Go through the data from its first line and retype each line, stopping once the line containing "export VERILOG_FILES = /design/src/sv/uidac_pkg.sv" has been retyped.

▸ **Provided entries**
=-=-=-=-=
File: config.mk
export PLATFORM = sky130hd
export DESIGN_NAME = usb_id_accessory_classifier_top
export DESIGN_NICKNAME = d
export VERILOG_FILES = /design/src/sv/uidac_pkg.sv /design/src/sv/usb_id_accessory_classifier_top.sv /design/src/sv/uidac_step.sv
export VERILOG_INCLUDE_DIRS = /design/src /design/src/sv
export SDC_FILE = /design/constraint.sdc
export NUM_CORES = 1
export LEC_CHECK = 0
export BUFFER_PORTS_ARGS = -buffer_cell sky130_fd_sc_hd__buf_2
export CELL_PAD_IN_SITES_DETAIL_PLACEMENT = 1
export CELL_PAD_IN_SITES_GLOBAL_PLACEMENT = 2
export CORE_MARGIN = 8
export CORE_UTILIZATION = 32
export CTS_CLUSTER_DIAMETER = 60
export CTS_CLUSTER_SIZE = 20
export DETAILED_ROUTE_END_ITERATION = 10
export PLACE_DENSITY_LB_ADDON = 0.1
export SLEW_MARGIN = 30
export SYNTH_ARGS = -nofsm -noshare
export SYNTH_HDL_FRONTEND = slang
export SYNTH_SLANG_ARGS = --single-unit
File: constraint.sdc
create_clock -name clk -period 6 [get_ports clk]
set_clock_uncertainty 0.15 [all_clocks]
set_input_delay 0.6 -clock clk [delete_from_list [all_inputs] [get_ports clk]]
set_output_delay 0.6 -clock clk [all_outputs]
set_load 0.005 [all_outputs]
File: src/sv/assert_macros.svh
// Assertion helper macros for the accessory classifier RTL.
// Included by the top level; no other dependencies.
`ifndef ASSERT_MACROS_SVH
`define ASSERT_MACROS_SVH

// Same-cycle implication, checked outside reset
`define ASSERT_IMPLIES(label, clk, rst_n, ante, cons, msg) \
  label: assert property (@(posedge clk) disable iff (!rst_n) (ante) |-> (cons)) \
    else $error(msg);

// Next-cycle implication, checked outside reset
`define ASSERT_NEXT(label, clk, rst_n, ante, cons, msg) \
  label: assert property (@(posedge clk) disable iff (!rst_n) (ante) |=> (cons)) \
    else $error(msg);

`endif

File: src/sv/uidac_pkg.sv
// Shared types and constants for the USB ID accessory classifier.
// No dependencies; imported by uidac_step and the top level.
`timescale 1ns / 1ps

package uidac_pkg;

  // Accessory and dock switch encoding
  typedef enum logic [2:0] {
    ACC_UNDOCKED = 3'd0,
    ACC_DESK     = 3'd1,
    ACC_CAR      = 3'd2,
    ACC_HEADSET  = 3'd3,
    ACC_DMB      = 3'd4,
    ACC_MHL      = 3'd5,
    ACC_HOST     = 3'd6,
    ACC_UNDEF    = 3'd7
  } acc_t;

  // Audio path actions
  localparam logic [1:0] AUDIO_NONE      = 2'd0;
  localparam logic [1:0] AUDIO_USB_AUDIO = 2'd1;
  localparam logic [1:0] AUDIO_USB       = 2'd2;

  // Host notify actions
  localparam logic [1:0] HOST_NONE       = 2'd0;
  localparam logic [1:0] HOST_CONNECT    = 2'd1;
  localparam logic [1:0] HOST_DISCONNECT = 2'd2;

  // Register indexes on the configuration port
  localparam logic [2:0] REG_STABLE_NEEDED = 3'd0;
  localparam logic [2:0] REG_ADC_MODE      = 3'd1;
  localparam logic [2:0] REG_SECOND_PROBE  = 3'd2;
  localparam logic [2:0] REG_MHL_SUPPORTED = 3'd3;
  localparam logic [2:0] REG_HOST_SUPPORTED = 3'd4;

  // Resistor windows of the first reading
  localparam logic [11:0] ADC_SECOND_HI  = 12'd150;
  localparam logic [11:0] ADC_CAR_HI     = 12'd220;
  localparam logic [11:0] ADC_HEADSET_LO = 12'd370;
  localparam logic [11:0] ADC_DMB_LO     = 12'd440;
  localparam logic [11:0] ADC_DESK_LO    = 12'd550;
  localparam logic [11:0] ADC_DESK_HI    = 12'd620;
  // Inclusive MHL window of the second reading
  localparam logic [11:0] ADC_MHL_LO     = 12'd770;
  localparam logic [11:0] ADC_MHL_HI     = 12'd1020;

  typedef struct packed {
    logic [3:0] stable_needed;
    logic       adc_mode;
    logic       second_probe_present;
    logic       mhl_supported;
    logic       host_supported;
  } cfg_t;

  typedef struct packed {
    logic        id_level;
    logic        redetect;
    logic [11:0] adc_first;
    logic [11:0] adc_second;
  } item_t;

  typedef struct packed {
    acc_t       last_class;
    logic [3:0] same_count;
    acc_t       current_accessory;
  } state_t;

  typedef struct packed {
    logic       settled;
    acc_t       accessory;
    logic       switch_update;
    acc_t       switch_value;
    logic [1:0] audio_path;
    logic [1:0] host_notify;
    logic       charge_clear;
    logic       irq_rearm;
    logic       irq_trigger_high;
  } result_t;

endpackage

File: src/sv/usb_id_accessory_classifier_top.sv
// USB ID accessory classifier: input register, step logic, result register
// and the configuration registers. Depends on uidac_pkg, uidac_step and
// assert_macros.svh.
// A word accepted into the input register passes through the step logic
// and the result register before it appears on the out_ ports.
// Throughput: one word per cycle while out_stall is low; the classify/count/act
// logic between the two registers is the only path and the run state updates as a word moves.
// Reset (rst_n low, synchronous): pipeline empty, run state cleared to
// undocked, registers back to stable_needed 3 and all enables set.
`timescale 1ns / 1ps
`include "assert_macros.svh"

module usb_id_accessory_classifier_top (
  input  logic        clk,
  input  logic        rst_n,
  // input channel
  input  logic        in_valid,
  output logic        in_stall,
  input  logic        in_id_level,
  input  logic        in_redetect,
  input  logic [11:0] in_adc_first,
  input  logic [11:0] in_adc_second,
  // result channel
  output logic        out_valid,
  input  logic        out_stall,
  output logic        out_settled,
  output logic [2:0]  out_accessory,
  output logic        out_switch_update,
  output logic [2:0]  out_switch_value,
  output logic [1:0]  out_audio_path,
  output logic [1:0]  out_host_notify,
  output logic        out_charge_clear,
  output logic        out_irq_rearm,
  output logic        out_irq_trigger_high,
  // configuration port
  input  logic        psel,
  input  logic        penable,
  input  logic        pwrite,
  input  logic [4:0]  paddr,
  input  logic [31:0] pwdata,
  output logic [31:0] prdata,
  output logic        pready
);
  import uidac_pkg::*;

  cfg_t    cfg_r;
  item_t   item_r;
  logic    item_valid_r;
  state_t  state_r;
  state_t  state_nxt;
  result_t res_nxt;
  result_t res_r;
  logic    out_valid_r;
  logic    out_load;
  logic    in_take;
  logic [2:0] reg_idx;

  assign reg_idx = paddr[4:2];
  assign pready  = 1'b1;

  // Configuration writes
  always_ff @(posedge clk) begin
    if (!rst_n) begin
      cfg_r.stable_needed        <= 4'd3;
      cfg_r.adc_mode             <= 1'b1;
      cfg_r.second_probe_present <= 1'b1;
      cfg_r.mhl_supported        <= 1'b1;
      cfg_r.host_supported       <= 1'b1;
    end else if (psel && penable && pwrite) begin
      case (reg_idx)
        REG_STABLE_NEEDED:  cfg_r.stable_needed        <= pwdata[3:0];
        REG_ADC_MODE:       cfg_r.adc_mode             <= pwdata[0];
        REG_SECOND_PROBE:   cfg_r.second_probe_present <= pwdata[0];
        REG_MHL_SUPPORTED:  cfg_r.mhl_supported        <= pwdata[0];
        REG_HOST_SUPPORTED: cfg_r.host_supported       <= pwdata[0];
        default: begin
        end
      endcase
    end
  end

  // Configuration reads
  always_comb begin
    prdata = '0;
    case (reg_idx)
      REG_STABLE_NEEDED:  prdata[3:0] = cfg_r.stable_needed;
      REG_ADC_MODE:       prdata[0]   = cfg_r.adc_mode;
      REG_SECOND_PROBE:   prdata[0]   = cfg_r.second_probe_present;
      REG_MHL_SUPPORTED:  prdata[0]   = cfg_r.mhl_supported;
      REG_HOST_SUPPORTED: prdata[0]   = cfg_r.host_supported;
      default:            prdata      = '0;
    endcase
  end

  // Handshake: result register loads when empty or being taken
  assign out_load = item_valid_r && (!out_valid_r || !out_stall);
  assign in_stall = item_valid_r && !out_load;
  assign in_take  = in_valid && !in_stall;

  // Input register
  always_ff @(posedge clk) begin
    if (!rst_n) begin
      item_valid_r <= 1'b0;
    end else if (in_take) begin
      item_valid_r <= 1'b1;
    end else if (out_load) begin
      item_valid_r <= 1'b0;
    end
  end

  always_ff @(posedge clk) begin
    if (in_take) begin
      item_r.id_level   <= in_id_level;
      item_r.redetect   <= in_redetect;
      item_r.adc_first  <= in_adc_first;
      item_r.adc_second <= in_adc_second;
    end
  end

  uidac_step u_step (
    .cfg       (cfg_r),
    .item      (item_r),
    .state     (state_r),
    .state_nxt (state_nxt),
    .res       (res_nxt)
  );

  // Run state advances as a word moves into the result register
  always_ff @(posedge clk) begin
    if (!rst_n) begin
      state_r.last_class        <= ACC_UNDOCKED;
      state_r.same_count        <= 4'd0;
      state_r.current_accessory <= ACC_UNDOCKED;
    end else if (out_load) begin
      state_r <= state_nxt;
    end
  end

  // Result register
  always_ff @(posedge clk) begin
    if (!rst_n) begin
      out_valid_r <= 1'b0;
    end else if (out_load) begin
      out_valid_r <= 1'b1;
    end else if (!out_stall) begin
      out_valid_r <= 1'b0;
    end
  end

  always_ff @(posedge clk) begin
    if (out_load) begin
      res_r <= res_nxt;
    end
  end

  assign out_valid            = out_valid_r;
  assign out_settled          = res_r.settled;
  assign out_accessory        = res_r.accessory;
  assign out_switch_update    = res_r.switch_update;
  assign out_switch_value     = res_r.switch_value;
  assign out_audio_path       = res_r.audio_path;
  assign out_host_notify      = res_r.host_notify;
  assign out_charge_clear     = res_r.charge_clear;
  assign out_irq_rearm        = res_r.irq_rearm;
  assign out_irq_trigger_high = res_r.irq_trigger_high;

  // A held result always matches the accessory state
  `ASSERT_IMPLIES(a_acc_tracks_state, clk, rst_n, out_valid_r, res_r.accessory == state_r.current_accessory, "result accessory differs from state")
  // MHL never re-arms the ID interrupt
  `ASSERT_IMPLIES(a_mhl_no_rearm, clk, rst_n, out_valid_r && res_r.accessory == ACC_MHL, !res_r.irq_rearm, "interrupt re-armed while MHL")
  // Retry carries no actions
  `ASSERT_IMPLIES(a_retry_quiet, clk, rst_n, out_valid_r && !res_r.settled, !res_r.switch_update && !res_r.irq_rearm && res_r.audio_path == AUDIO_NONE && res_r.host_notify == HOST_NONE && !res_r.charge_clear, "retry with actions")
  // A full input register behind a stalled result holds its word
  `ASSERT_NEXT(a_hold_when_full, clk, rst_n, item_valid_r && out_valid_r && out_stall, item_valid_r, "input word dropped under stall")

endmodule

File: src/sv/uidac_step.sv
// Combinational step: classify one sample, advance the run counter and
// decode the accessory actions. Depends on uidac_pkg.
`timescale 1ns / 1ps

module uidac_step (
  input  uidac_pkg::cfg_t    cfg,
  input  uidac_pkg::item_t   item,
  input  uidac_pkg::state_t  state,
  output uidac_pkg::state_t  state_nxt,
  output uidac_pkg::result_t res
);
  import uidac_pkg::*;

  acc_t       second_cls;
  acc_t       cls;
  acc_t       acc_nxt;
  logic       mhl_hit;
  logic [3:0] count_base;
  logic [3:0] count_nxt;
  logic       retry;

  // Resolve the lowest window with the second reading
  always_comb begin
    mhl_hit = cfg.second_probe_present &&
              (item.adc_second >= ADC_MHL_LO) && (item.adc_second <= ADC_MHL_HI);
    if (mhl_hit) begin
      second_cls = cfg.mhl_supported ? ACC_MHL : ACC_UNDEF;
    end else begin
      second_cls = cfg.host_supported ? ACC_HOST : ACC_UNDEF;
    end
  end

  // Sort the first reading into its window
  always_comb begin
    if (!cfg.adc_mode || (item.id_level && !item.redetect)) begin
      cls = ACC_UNDOCKED;
    end else if (item.adc_first < ADC_SECOND_HI) begin
      cls = second_cls;
    end else if (item.adc_first < ADC_CAR_HI) begin
      cls = ACC_CAR;
    end else if (item.adc_first >= ADC_HEADSET_LO && item.adc_first < ADC_DMB_LO) begin
      cls = ACC_HEADSET;
    end else if (item.adc_first >= ADC_DMB_LO && item.adc_first < ADC_DESK_LO) begin
      cls = ACC_DMB;
    end else if (item.adc_first >= ADC_DESK_LO && item.adc_first < ADC_DESK_HI) begin
      cls = ACC_DESK;
    end else begin
      cls = ACC_UNDEF;
    end
  end

  // Run counter: restart after a settled run, count equal classes
  always_comb begin
    count_base = (state.same_count >= cfg.stable_needed) ? 4'd0 : state.same_count;
    count_nxt  = (cls == state.last_class) ? count_base + 4'd1 : 4'd0;
    retry      = cfg.adc_mode && (count_nxt < cfg.stable_needed);
  end

  // Decode actions and the next accessory state
  always_comb begin
    res     = '0;
    acc_nxt = state.current_accessory;
    case (cls)
      ACC_DESK, ACC_CAR, ACC_MHL: begin
        res.switch_update = 1'b1;
        res.switch_value  = cls;
        acc_nxt           = cls;
      end
      ACC_HEADSET: begin
        res.audio_path = AUDIO_USB_AUDIO;
        acc_nxt        = ACC_HEADSET;
      end
      ACC_HOST: begin
        res.host_notify = HOST_CONNECT;
        acc_nxt         = ACC_HOST;
      end
      ACC_DMB: begin
        res.charge_clear  = 1'b1;
        res.switch_update = 1'b1;
        res.switch_value  = ACC_DMB;
        acc_nxt           = ACC_DMB;
      end
      default: begin
        // Removal of whatever is attached; MHL keeps its accessory state
        case (state.current_accessory)
          ACC_DESK, ACC_CAR, ACC_DMB: begin
            res.switch_update = 1'b1;
            res.switch_value  = ACC_UNDOCKED;
            acc_nxt           = ACC_UNDOCKED;
          end
          ACC_HEADSET: begin
            res.audio_path = AUDIO_USB;
            acc_nxt        = ACC_UNDOCKED;
          end
          ACC_MHL: begin
            res.switch_update = 1'b1;
            res.switch_value  = ACC_UNDOCKED;
          end
          ACC_HOST: begin
            res.host_notify = HOST_DISCONNECT;
            acc_nxt         = ACC_UNDOCKED;
          end
          default: begin
          end
        endcase
      end
    endcase

    // Re-arm the ID interrupt unless MHL owns the line
    if (acc_nxt != ACC_MHL) begin
      res.irq_rearm        = 1'b1;
      res.irq_trigger_high = (acc_nxt == ACC_UNDOCKED) ? !item.id_level : 1'b1;
    end
    res.settled   = 1'b1;
    res.accessory = acc_nxt;

    // Retry reports nothing and keeps the accessory
    if (retry) begin
      res           = '0;
      res.accessory = state.current_accessory;
    end
  end

  // Next state; counter and last class move only in ADC mode
  always_comb begin
    state_nxt = state;
    if (cfg.adc_mode) begin
      state_nxt.last_class = cls;
      state_nxt.same_count = count_nxt;
    end
    if (!retry) begin
      state_nxt.current_accessory = acc_nxt;
    end
  end

endmodule
==> results.txt, run 1 <==
Synth unique cells -> 59
Worst path max stage delay -> 0.65 ns
Root cell of the clock tree -> clkbuf_8
Crit. End Element -> flop
Cell family with most CP delay -> simple AND/OR/NAND/NOR gates
Crit Path Class -> reg2reg
DRT iter0 DRCs -> 79
Clock buffer depth -> 2
Worst R2R End -> out_accessory[1]
Clock-pin slew on the worst setup and hold paths -> 0.08 ns
CTS tree -> built
Leak Pwr -> 1.60 nW
Core area -> 10300 um^2
Area of the multi-input gates -> 1560 um^2
Max-Slew Margin vs Limit -> 48.0%
Crit path time final -> 4.50 ns
# fillers -> 1230
PwrDens -> 243 nW/um^2
Area of placed instances -> 3690 um^2
Unrepaired setup endpoints after global routing -> false
# hold bufs at CTS -> 0
EDFF count, synth -> 40
Rows -> 37
Ranking of synthesized cells by area -> edfxtp_1 (36%), dfxtp_1 (12%), buf_4 (6.7%)
Pre-antenna DRT Iters -> 4
Initial antenna violation count -> 0
WL/cell -> 14.9 um
XOR/XNOR share of the synthesized area -> 1.04%
Sequential-to-total area share from yosys stat -> 47.7%
Commonest non-fill, non-tap cells in the layout -> buf_2 (59), edfxtp_1 (40), nand2_1 (32), conb_1 (29), dfxtp_1 (20)
WP data required -> 5.93 ns
Largest net degree at the start of global routing -> 26
Layout Nets -> 468
Post-CTS Setup Bufs -> 0
R2R cell count -> 12
CTS buffer count -> 9
First-pass GRT wire length -> 13200 um
Worst hold endpoint -> item_r[13]
Final setup vio count -> 0
Area of the die -> 14000 um^2
Hold/Removal Path Class -> in2reg
Syn Area/Cell -> 10.4 um^2
Largest area contributor in the netlist -> edfxtp_1
Worst VDD drop -> 0.131 mV
Bufs and invs on worst path -> 0
Final core occ -> 37.9%
Final Cell Area -> 3890 um^2
Die span in x -> 118 um
Post-Synthesis Cells -> 324
WP data arrival -> 4.43 ns
Ys Warns -> 0
Hold path cells -> 1
Worst r2r src -> item_r[20]
Vias in the first global route -> 2650
ANT nets after route -> 0
Clk_lat worst skew -> 0.33 ns
Largest family of logic cells by synthesized area -> simple AND/OR/NAND/NOR gates
Via/cell ratio -> 4.67
Via count -> 2458
Adder-cell share of the synthesized area -> 4.84%
Grt ovf -> 0
Final Power -> 0.000947 W
FF+latch count, synth -> 60
Area growth from synthesis to layout -> 15.8%
Share of the synthesized area in the top cell type -> 35.7%
Final Max Slew Viols -> 0
PostCTS Resize Cnt -> 0
CTS sink cnt -> 60
IO Pins -> 120
Diodes inserted -> 0
Die Y -> 118 um
FF+latch area -> 1600 um^2
Worst path cell trace -> nor4_1 > o211ai_1 > nor2_1 > a32oi_4 > xnor2_1 > nor4b_1 > ha_1 > a21oi_1 > nand3_1 > nand2_1 > o41a_1 > mux2_1
PortBufs -> 59
Run status -> complete, no violations
Most common cell after layout, fill and taps aside -> buf_2
FMAX -> 222 MHz
Htree depth -> 3
Final hold violations -> 0
Asr flop ratio synth -> 0%
Crit-path slowest cell -> o41a_1
Critical Path Fanout Max -> 21
Max-Cap Viols -> 0
Complex-gate fraction of the synthesized area -> 15.7%
Most used DFF post-synth -> edfxtp_1
R2R Setup Slk -> 1.50 ns
Total global-route track usage -> 11.4%
Mux cell area share after synthesis -> 3.69%
Mapped cell area -> 3360 um^2
Worst Setup Start Kind -> flop
Placer Congestion -> 0.759
Post-DP HPWL -> 6070 um
Routed wire length -> 7820 um
TNS Setup -> 0 ns
Hold Path Origin -> in_adc_first[1]
Share of layout cells above drive strength 1 -> 22.1%
Measured slew at the worst slew-check pin -> 0.780 ns
Initial Util -> 32.7%
Synth Area in Simple Gates -> 17.6%
DR DRC count -> 0
Final period util -> 75.0%
[metal layers]
metal / track usage [%] / share of wire (%) / vias to the layer above
li1: - / - / 1245
met1: 14.0 / 48 / 1137
met2: 18.4 / 45 / 68
met3: 3.76 / 5.9 / 8
met4: 3.79 / 1.1 / 0
met5: 0 / 0 / -
[worst max-delay path by stage]
stage	startpoint	endpoint	slack (ns)	cells past startpoint
after floorplan	item_r[23]	out_accessory[1]	2.44	13
after global placement	item_r[20]	out_accessory[1]	1.39	12
after detailed placement	item_r[20]	out_accessory[1]	1.50	12
after CTS	item_r[23]	out_accessory[1]	1.45	12
after global routing	item_r[20]	out_host_notify[0]	0.97	13
final	item_r[20]	out_accessory[1]	1.50	12
[sequential cells by signal, summed over array words and instances, names as in the netlist]
signal                cells
state_r                  10
out_irq_rearm             1
out_charge_clear          1
out_valid                 1
out_switch_update         1
cfg_r                     8
out_accessory             3
out_irq_trigger_high      1
item_r                   25
out_switch_value          3
item_valid_r              1
out_host_notify           2
out_audio_path            2
out_settled               1
[area by class of cell]
type	count	area share (%)
flip-flops and latches	60	41.1
multi-input cells	239	40.1
repair buffers	59	7.59
well taps	136	4.37
clock buffers	9	3.18
clock inverters	7	2.12
inverters	16	1.54
[kinds of logic after synthesis]
group / count (synthesis)
muxes: 12
and+or+nand+nor: 111
AOI/OAI and AO/OA: 70
xor gates and xnor gates: 4
buffers and inverters: 52
other: 2
adders and majority gates: 13
DFF: 60
[cell usage after synthesis (2+ instances only)]
library cell / instances
a21boi_0: 4
a21o_1: 3
a21oi_1: 12
a221oi_1: 2
a22oi_1: 2
a31oi_1: 2
and2_1: 10
and3_1: 4
buf_4: 30
clkbuf_1: 5
conb_1: 2
dfxtp_1: 20
edfxtp_1: 40
ha_1: 13
inv_1: 16
mux2_2: 2
mux2i_1: 9
nand2_1: 32
nand2b_1: 4
nand3_1: 9
nand4_1: 3
nand4b_1: 2
nor2_1: 19
nor2b_1: 7
nor3_1: 8
nor4b_1: 2
nor4bb_1: 2
o211ai_1: 6
o21a_1: 6
o21ai_0: 13
o21ai_2: 2
o221ai_1: 2
o31a_1: 2
or3_1: 2
xnor2_1: 2
xor2_1: 2
[stage by stage]
step	std cells	setup slack, ns	hold WS, ns
4_1_cts	526	1.45	0.268
3_5_place_dp	510	1.50	0.319
3_3_place_gp	510	1.39	0.309
6_report	526	1.50	0.284
2_1_floorplan	351	2.44	0.293
5_1_grt	526	0.969	0.262
[where the power goes]
part / internal, W / total [W] / switching (W)
combinational: 0.0000387 / 0.000100 / 0.0000613
sequential: 0.000458 / 0.000470 / 0.0000120
clock: 0.000198 / 0.000377 / 0.000179
total: 0.000695 / 0.000947 / 0.000252
Note: power is estimated with default switching activity, not from simulation.
==> inputs of run 2 (changes only) <==
--- a/config.mk
+++ b/config.mk
@@ -6,11 +6,12 @@
 export SDC_FILE = /design/constraint.sdc
 export NUM_CORES = 1
 export LEC_CHECK = 0
+export ABC_AREA = 1
 export BUFFER_PORTS_ARGS = -buffer_cell sky130_fd_sc_hd__buf_2
 export CELL_PAD_IN_SITES_DETAIL_PLACEMENT = 1
 export CELL_PAD_IN_SITES_GLOBAL_PLACEMENT = 2
 export CORE_MARGIN = 8
-export CORE_UTILIZATION = 32
+export CORE_UTILIZATION = 28
 export CTS_CLUSTER_DIAMETER = 60
 export CTS_CLUSTER_SIZE = 20
 export DETAILED_ROUTE_END_ITERATION = 10
==> constraint.sdc (replaced) <==
create_clock -name clk -period 4.7 [get_ports clk]
set_clock_uncertainty 0.15 [all_clocks]
set_input_delay 0.47 -clock clk [delete_from_list [all_inputs] [get_ports clk]]
set_output_delay 0.47 -clock clk [all_outputs]
set_load 0.005 [all_outputs]
==> run 2 against run 1 <==
  * Critical path depth is 5 higher
  * Worst setup slack better by 0.022 ns
  * Combinational power is 67% higher
  * Register-to-register slack better by 0.02 ns
  * Sequential share of layout area is 1.3 points lower
  * Final cell count is 18% higher
  * Flip-flop and latch count stayed put
  * Die area is 14% higher
  * Power is 46% higher
  * Critical path type unchanged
=-=-=-=-=
▸ **Completed exercise**
File: config.mk
export PLATFORM = sky130hd
export DESIGN_NAME = usb_id_accessory_classifier_top
export DESIGN_NICKNAME = d
export VERILOG_FILES = /design/src/sv/uidac_pkg.sv /design/src/sv/usb_id_accessory_classifier_top.sv /design/src/sv/uidac_step.sv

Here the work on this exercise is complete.